After reading in the data appropriately, we randomly split the data set into two pieces, train on one piece, and test on the other. The following function does this,  returning the success rate of the classification algorithm on the testing piece.

import knn
import random

def column(A, j):
return [row[j] for row in A]

def test(data, k):
random.shuffle(data)
pts, labels = column(data, 0), column(data, 1)

trainingData = pts[:800]
trainingLabels = labels[:800]
testData = pts[800:]
testLabels = labels[800:]

f = knn.makeKNNClassifier(trainingData, trainingLabels,
k, knn.euclideanDistance)
correct = 0
total = len(testLabels)

for (point, label) in zip(testData, testLabels):
if f(point) == label:
correct += 1

return float(correct) / total


A run with $k=1$ gives a surprisingly good 89% success rate. Varying $k$, we see this is about as good as it gets without any modifications to the algorithm or the metric. Indeed, the graph below shows that the handwritten digits data set agrees with the axiom of neighborliness to a fair approximation.

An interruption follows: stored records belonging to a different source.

[src/rtl/retx_fifo_pkg.sv]
package retx_fifo_pkg;

  typedef enum logic {
    MODE_SOLO  = 1'b0,
    MODE_CHAIN = 1'b1
  } fifo_mode_e;

  typedef struct packed {
    logic empty;
    logic half;
    logic full;
  } tier_t;

  // Grade a fill count against the capacity.
  function automatic tier_t tier_of(input int unsigned fill,
                                    input int unsigned depth,
                                    input logic solo);
    tier_t t;
    t.empty = (fill == 0);
    t.full  = (fill == depth);
    t.half  = solo && (fill > (depth / 2));
    return t;
  endfunction

endpackage

[src/rtl/retx_fifo_ram.sv]
module retx_fifo_ram #(
  parameter int WIDTH = 9,
  parameter int AW    = 4
) (
  input  logic             clk,
  input  logic             we,
  input  logic [AW-1:0]    waddr,
  input  logic [WIDTH-1:0] wdata,
  input  logic [AW-1:0]    raddr,
  output logic [WIDTH-1:0] rdata
);
  localparam int DEPTH = 1 << AW;

  logic [WIDTH-1:0] cells [DEPTH];

  always_ff @(posedge clk) begin
    if (we) cells[waddr] <= wdata;
  end

  assign rdata = cells[raddr];
endmodule

[src/rtl/retx_fifo_ptrs.sv]
module retx_fifo_ptrs #(
  parameter int AW = 4
) (
  input  logic        clk,
  input  logic        rst_n,
  input  logic        wr_fire,
  input  logic        rd_fire,
  input  logic        rewind_go,
  output logic [AW:0] wr_ptr,
  output logic [AW:0] rd_ptr,
  output logic        reused
);
  localparam int PW = AW + 1;

  logic lap_q;

  // Step a pointer by one word; the top bit is the lap bit.
  function automatic logic [PW-1:0] bump(input logic [PW-1:0] p);
    return p + PW'(1);
  endfunction

  always_ff @(posedge clk) begin
    if (!rst_n) begin
      wr_ptr <= '0;
      rd_ptr <= '0;
      lap_q  <= 1'b0;
      reused <= 1'b0;
    end else begin
      if (wr_fire) begin
        wr_ptr <= bump(wr_ptr);
        if (wr_ptr[AW-1:0] == {AW{1'b1}}) lap_q <= 1'b1;
        if (lap_q) reused <= 1'b1;
      end
      if (rewind_go)    rd_ptr <= '0;
      else if (rd_fire) rd_ptr <= bump(rd_ptr);
    end
  end
endmodule

[src/rtl/retx_fifo_tiers.sv]
module retx_fifo_tiers #(
  parameter int AW = 4
) (
  input  logic [AW:0] wr_ptr,
  input  logic [AW:0] rd_ptr,
  input  logic        solo,
  output logic [AW:0] fill,
  output logic        empty,
  output logic        half_full,
  output logic        full
);
  import retx_fifo_pkg::*;

  localparam int DEPTH = 1 << AW;
  localparam int PW    = AW + 1;

  function automatic logic [PW-1:0] fill_of(input logic [PW-1:0] w,
                                            input logic [PW-1:0] r);
    return w - r;
  endfunction

  tier_t t;

  always_comb begin
    fill      = fill_of(wr_ptr, rd_ptr);
    t         = tier_of(32'(fill), DEPTH, solo);
    empty     = t.empty;
    half_full = t.half;
    full      = t.full;
  end
endmodule

[src/rtl/retx_fifo_rdgate.sv]
module retx_fifo_rdgate (
  input  logic clk,
  input  logic rst_n,
  input  logic rd_req,
  input  logic empty,
  output logic rd_fire,
  output logic parked,
  output logic spent
);
  // parked: request held through an empty cycle, still unserved.
  // spent:  a parked request was served; hold off until rd_req drops.
  assign rd_fire = rd_req && !empty && !spent;

  always_ff @(posedge clk) begin
    if (!rst_n) begin
      parked <= 1'b0;
      spent  <= 1'b0;
    end else begin
      parked <= rd_req && empty && !spent;
      spent  <= rd_req && (spent || (rd_fire && parked));
    end
  end
endmodule

[src/rtl/retx_fifo.sv]
module retx_fifo #(
  parameter int WIDTH      = 9,
  parameter int DEPTH_LOG2 = 4
) (
  input  logic             clk,
  input  logic             rst_n,
  input  logic             exp_in,
  input  logic             wr_req,
  input  logic [WIDTH-1:0] wr_data,
  input  logic             rd_req,
  input  logic             rewind,
  output logic [WIDTH-1:0] rd_data,
  output logic             rd_valid,
  output logic             empty,
  output logic             half_full,
  output logic             full,
  output logic             rewind_err
);
  import retx_fifo_pkg::*;

  localparam int AW = DEPTH_LOG2;
  localparam int PW = AW + 1;

  fifo_mode_e    mode_q;
  logic          solo;
  logic [PW-1:0] wr_ptr;
  logic [PW-1:0] rd_ptr;
  logic [PW-1:0] fill;
  logic          reused;
  logic          wr_fire;
  logic          rd_fire;
  logic          parked;
  logic          spent;
  logic          idle;
  logic          rewind_go;

  always_ff @(posedge clk) begin
    if (!rst_n) mode_q <= exp_in ? MODE_CHAIN : MODE_SOLO;
  end

  assign solo       = (mode_q == MODE_SOLO);
  assign idle       = !rd_req && !wr_req;
  assign wr_fire    = wr_req && !full;
  assign rewind_go  = rewind && idle && solo && !reused;
  assign rewind_err = rewind && idle && solo && reused;
  assign rd_valid   = rd_fire;

  retx_fifo_ptrs #(.AW(AW)) u_ptrs (
    .clk      (clk),
    .rst_n    (rst_n),
    .wr_fire  (wr_fire),
    .rd_fire  (rd_fire),
    .rewind_go(rewind_go),
    .wr_ptr   (wr_ptr),
    .rd_ptr   (rd_ptr),
    .reused   (reused)
  );

  retx_fifo_tiers #(.AW(AW)) u_tiers (
    .wr_ptr   (wr_ptr),
    .rd_ptr   (rd_ptr),
    .solo     (solo),
    .fill     (fill),
    .empty    (empty),
    .half_full(half_full),
    .full     (full)
  );

  retx_fifo_rdgate u_rdgate (
    .clk    (clk),
    .rst_n  (rst_n),
    .rd_req (rd_req),
    .empty  (empty),
    .rd_fire(rd_fire),
    .parked (parked),
    .spent  (spent)
  );

  retx_fifo_ram #(.WIDTH(WIDTH), .AW(AW)) u_ram (
    .clk  (clk),
    .we   (wr_fire),
    .waddr(wr_ptr[AW-1:0]),
    .wdata(wr_data),
    .raddr(rd_ptr[AW-1:0]),
    .rdata(rd_data)
  );
endmodule

[config.mk]
export PLATFORM = sky130hd
export DESIGN_NAME = retx_fifo
export DESIGN_NICKNAME = d
export VERILOG_FILES = /design/src/rtl/retx_fifo_pkg.sv /design/src/rtl/retx_fifo_ram.sv /design/src/rtl/retx_fifo_ptrs.sv /design/src/rtl/retx_fifo_tiers.sv /design/src/rtl/retx_fifo_rdgate.sv /design/src/rtl/retx_fifo.sv
export SDC_FILE = /design/constraint.sdc
export NUM_CORES = 1
export LEC_CHECK = 0
export BUFFER_PORTS_ARGS = -buffer_cell sky130_fd_sc_hd__buf_4
export CORE_AREA = 10 10 117 119
export CTS_CLUSTER_DIAMETER = 100
export DETAILED_ROUTE_END_ITERATION = 10
export DIE_AREA = 0 0 127 129
export PLACE_DENSITY = 0.74
export SLEW_MARGIN = 20
export SYNTH_ARGS = -nofsm -noshare
export SYNTH_HDL_FRONTEND = slang
export SYNTH_SLANG_ARGS = --single-unit
[constraint.sdc]
create_clock -name clk -period 3.8 [get_ports clk]
set_input_delay 0.76 -clock clk [delete_from_list [all_inputs] [get_ports clk]]
set_output_delay 0.76 -clock clk [all_outputs]
set_load 0.005 [all_outputs]
# [Word-level counts from Yosys, hierarchy flattened]
# Memory sizes are Yosys's and may differ from the RTL's. A register that Yosys moved wholly into a read port is not among the register bits.
# Index checks and enable logic that the tools add are counted.
[word_totals] regBits=15 latchBits=0 ram_bits=144 rom_bits=0 input_bits=15 out_inout_bits=14 wordCells=45 memories=1
[mem_list] name="u_ram.cells" depth=16 word_bits=9 rd=1 rd_clocked_by_memory_dff=1 wr=1 line="retx_fifo_ram.sv:14" source="logic [WIDTH-1:0] cells [DEPTH];"
[op_classes] addsub=3 mul=0 div=0 n_lt_le_gt_ge=1 eq_ne=2 shifts=0 muxes=5 bitwise=2 n_reduce_logical=24
[ops] op="logical AND 1 bit" count=13
[ops] op="adder 5 x 1 -> 5 bit, second input constant" count=2
[ops] op="2-to-1 mux 4 bit" count=2
[ops] op="logical NOT 1 bit" count=6
[ops] op="equality test 5 bit, second input constant" count=1
[ops] op="> comparator 5 x 4 -> 1 bit, second input constant" count=1
[ops] op="logical NOT 5 bit" count=1
[ops] op="subtractor 5 bit" count=1
[ops] op="equality test 4 bit, second input constant" count=1
[ops] op="AND reduction 2 bit" count=2
[ops] op="2-to-1 mux 1 bit" count=3
[ops] op="inverter 1 bit" count=2
[ops] op="OR reduction 2 bit" count=1
[ops] op="logical OR 1 bit" count=1

# [Longest topological paths before layout]
[depth] depth_word=8 depth_mapped=9 depth_no_buf=8

# [Modules after synthesis]
# Synthesis repeated with hierarchy kept, for this count alone.
[hier_totals] hier_cells=341 area_unflattened_um2=6547.5
[by_module_without_submodules] mod="retx_fifo_ram" n_inst=1 cells_per_inst=245 area_per_inst_um2=5600.4 seq_area_each_um2=4324.1
[by_module_without_submodules] mod="retx_fifo_ptrs" n_inst=1 cells_per_inst=52 area_per_inst_um2=533.0 seq_area_each_um2=240.2
[by_module_without_submodules] mod="retx_fifo_tiers" n_inst=1 cells_per_inst=31 area_per_inst_um2=252.7 seq_area_each_um2=0.0
[by_module_without_submodules] mod="retx_fifo" n_inst=1 cells_per_inst=7 area_per_inst_um2=87.6 seq_area_each_um2=30.0
[by_module_without_submodules] mod="retx_fifo_rdgate" n_inst=1 cells_per_inst=6 area_per_inst_um2=73.8 seq_area_each_um2=40.0

# [Least setup slack after synthesis]
# OpenSTA, ideal clock, no wires.
[synth_path] kind="register -> register" from="register u_ptrs.rd_ptr[1]" to="memory u_ram.cells[3][0] (enable)" setup_ns=0.387 arrival_ns=2.362 t_required_ns=3.413 path_slack_ns=1.051 path_stages_with_launch=9 path_buffers=0 period_less_slack_ns=2.749 path_cell_list="dfxtp_1 > inv_1 > ha_1 > nor2b_4 > o22ai_2 > xnor2_1 > o41a_1 > nand2_1 > nor3_1"
[synth_between] elab_chain_len=6
[synth_rtl] item="start, declared" line="retx_fifo_ptrs.sv:10" source="output logic [AW:0] rd_ptr,"
[synth_rtl] item="start signal, assigned" line="retx_fifo_ptrs.sv:35" source="else if (rd_fire) rd_ptr <= bump(rd_ptr);"
[synth_rtl] item="subtractor 5 bit" line="retx_fifo_tiers.sv:19" source="return w - r;"
[synth_rtl] item="equality test 5 bit" line="retx_fifo_pkg.sv:20" source="t.full = (fill == depth);"
[synth_rtl] item="logical NOT 1 bit" line="retx_fifo.sv:43" source="assign wr_fire = wr_req && !full;"
[synth_rtl] item="logical AND 1 bit" line="retx_fifo.sv:43"
[synth_rtl] item="2-to-1 mux 1 bit" line="retx_fifo_ram.sv:17" source="if (we) cells[waddr] <= wdata;"
[synth_rtl] item="2-to-1 mux 1 bit (not written as such)" line="retx_fifo_ram.sv:17"
[synth_rtl] item="end, declared" line="retx_fifo_ram.sv:14"
# Every way passes these cells.

# [Worst setup path in the final report]
[layout_path] from="register u_ptrs.wr_ptr[3]" to="output port empty"
[layout_between] elab_chain_len=2
[layout_rtl] item="start, declared" line="retx_fifo_ptrs.sv:9" source="output logic [AW:0] wr_ptr,"
[layout_rtl] item="start signal, assigned" line="retx_fifo_ptrs.sv:30" source="wr_ptr <= bump(wr_ptr);"
[layout_rtl] item="subtractor 5 bit" line="retx_fifo_tiers.sv:19"
[layout_rtl] item="logical NOT 5 bit" line="retx_fifo_pkg.sv:19" source="t.empty = (fill == 0);"
[layout_rtl] item="end, declared" line="retx_fifo.sv:14" source="output logic empty,"
# Every way passes these cells.

==> flow_summary.yaml <==
critical_path:
  path_class: "flop to output pin"
  worstSetupEndpoint: "empty"
  end_kind: "output pin"
  ff2ff_setup_slack_ns: 0.77
  rr_worst_depth: 8
  crit_start: "u_ptrs.wr_ptr[3]"
  critPathRequiredTime_ns: 3.04
  r2r-start: "u_ptrs.wr_ptr[2]"
  cp-start-kind: "flop"
  worst-endpoint-arrival_ns: 2.60
  timing.rr.end: "u_ram.cells[5][6]"
  worstPathMaxFanout: 11
timing:
  hold_viol: 0
  setup_viol: 0
  fin_skew_ns: 0.01377
  finalCritPeriodShare_pct: 88.41
  slew_headroom_pct: 50.37
  setup_tns_ns: 0
  fin_crit_ns: 3.359
  worstMarginPinSlew_ns: 0.7434
  timing.fmax_ghz: 0.2977
  grt_setup_unrepaired: "no"
  final_max_slew_viol_count: 0
  worst_slack_ns: 0.4405
min_path:
  hold_path_class: "flop to flop"
yosys:
  synth-simple-area-share_pct: 4.906
  avgSynthCellArea_sq_um: 19.51
  ys_seq_elements: 163
  synth_mux_area_share_pct: 16.59
  yosysWarnings: 0
  ys_seq_area_share_pct: 72.78
  yosys.cell_types.count: 33
  synth_area_leaders: "edfxtp_1 67%, mux4_2 16%, dfxtp_1 5.6%"
  yosysTopAreaCell: "edfxtp_1"
  synth_xor_area_share_pct: 0.6761
  synth_area_sq_mm: 0.006477
  synth_top_family_by_area: "multiplexers"
  synthAdderAreaFrac_pct: 1.738
  syn_inst: 332
  synth_compound_area_share_pct: 1.932
  syn-num-nets: 356
  synth_top_area_share_pct: 67.22
clocking:
  cts_buffer_depth: 2
  cts_root_buf: "clkbuf_16"
  htree_num_levels: 4
  post_cts_buffers: 0
  cts_resized: 0
  clock_sinks: 163
  insertion_delay_ns: 0.42
  path_clk_slew_ns: 0.06
  cts_hold_buf: 0
  cts_buffers: 17
  cts_tree: "done"
placement:
  finalWeightedCongestion: 0.7663
  hpwl_um: 8442
  dp_slack_ns: 0.8129
  io_buffers: 28
floorplan:
  die-area_sq_mm: 0.01638
  die_h_um: 129
  die_w_um: 127
  io_pins: 29
  core_area_sq_mm: 0.01132
  initial_core_util_pct: 57.22
  rows: 39
drt:
  first_pass_iters: 4
  wl_per_cell_um: 24.10
  vias: 3256
  via_per_inst: 6.018
  drt_iter0_drc: 305
  drc: 0
  ant_nets: 0
  wl_um: 13040
global_route:
  antenna_found_initial: 0
  grt_pass1_vias: 3379
  grt_max_degree: 37
  grt_pass1_wl_um: 20220
  overflow: 0
  track_usage_pct: 16.82
pwr:
  power_density_mw_per_mm2: 648.6
  p_leak_nw: 2.513
  vdd_drop_max_mv: 0.3782
layout:
  final_util_pct: 66.60
  antenna-diode-count: 0
  drive_above_1_share_pct: 32.16
  synthToLayoutAreaGrowth_pct: 16.40
  final_cell_mix: "145 x edfxtp_1, 47 x buf_4, 45 x mux4_2"
  final_common_cell: "edfxtp_1"
  nets: 409
status:
  outcome: "completed"
run:
  cap_violations: 0
==> registers in the layout, indices dropped and copies added, names as in the netlist, named ones only <==
signal	cells
u_rdgate.spent	1
u_ptrs.reused	1
mode_q	1
u_ptrs.wr_ptr	5
u_ptrs.lap_q	1
u_ram.cells	144
u_ptrs.rd_ptr	5
u_rdgate.parked	1
==> report_power, final <==
group          total, mW  internal [mW]  switching, mW
combinational       1.13          0.614          0.518
sequential          2.12           2.04         0.0796
clock               1.64          0.965          0.674
==> synth_stat cells, drive strengths merged <==
cell,count
ha,9
nand4,4
mux2i,5
o211ai,1
dfxtp,18
nand3,2
mux2,1
o21ai,1
inv,8
o41ai,1
nor2,23
a211o,1
o41a,2
xnor2,4
nor2b,2
o22ai,1
nor3,6
or4b,1
edfxtp,145
o21a,1
buf,8
mux4,45
clkbuf,6
nand2b,7
and3,2
or2,1
nand2,16
or4,1
a21oi,8
xor2,1
and2,1
==> critical path, stage by stage, from the launching register on <==
cell,delay [ns]
dfxtp_1,0.54
ha_1,0.35
a21oi_1,0.26
a21oi_1,0.15
or4_1,0.67
inv_1,0.10
buf_4,0.11
==> worst min path at each step <==
stage | start | to | cells past startpoint
floorplan | u_rdgate.spent | u_rdgate.parked | 1
global placement | u_rdgate.spent | u_rdgate.parked | 1
detailed placement | u_rdgate.spent | u_rdgate.parked | 1
CTS | u_rdgate.spent | u_rdgate.parked | 1
global route | u_rdgate.spent | u_rdgate.parked | 1
finish | u_rdgate.spent | u_rdgate.parked | 1
==> layer usage <==
layer  part of all wire [%]  wire length (um)  track usage (%)  vias up
met5                      0                 0                0        -
met4                    1.6               212            6.497        0
met3                    4.4               579            4.435       18
met2                     54              6978            28.58       86
met1                     40              5265            20.19     1705
li1                       -                 -                -     1447
==> cell type report <==
type	count	area (sq um)
sequential	163	4716
fill	753	3781
multi-input combinational	147	1674
clock buffer	19	432.9
timing repair buffer	48	372.9
tap	143	178.9
clock inverter	13	135.1
inverter	8	30.03
==> stage by stage <==
stage	instance area (sq um)	power (mW)	std cells	hold slack [ns]
after global routing	7540	5.105	541	0.4801
after floorplan	6477	2.905	332	0.4221
after detailed placement	6972	3.306	509	0.4466
final	7540	4.890	541	0.4608
after global placement	6972	3.279	509	0.4280
after CTS	7540	4.942	541	0.4557
==> logic make-up after synthesis <==
kind of cell	after synthesis
flip-flops	163
buffers and inverters	22
XOR/XNOR	5
adder cells (fa/ha/maj)	9
AO/OA/AOI/OAI	16
multiplexers	51
AND/OR/NAND/NOR	66
Power figures use the tool's default switching activity.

A graph of classification accuracy against k for values of k between 1 and 50. The graph clearly shows a downward trend as k increases, but all values k < 10 are comparably good.

Of course, there are many improvements we could make to this naive algorithm. But considering that it utilizes no domain knowledge and doesn’t manipulate the input data in any way, it’s not too shabby.

As a side note, it would be fun to get some tablet software and have it use this method to recognize numbers as one writes it. Alas, we have little time for these sorts of applications.

One reason k-nearest-neighbors is such a common and widely-known algorithm is its ease of implementation. Indeed, we implemented the core algorithm in a mere three lines of Python. On top of that, k-nearest-neighbors is pleasingly parallel, and inherently flexible. Unlike the Perceptron algorithm, which relies on linear separability, k-nearest-neighbors and the axiom of neighborliness allow for datasets with many different geometric structures. These lecture notes give a good example, as shown below, and the reader can surely conjure many more.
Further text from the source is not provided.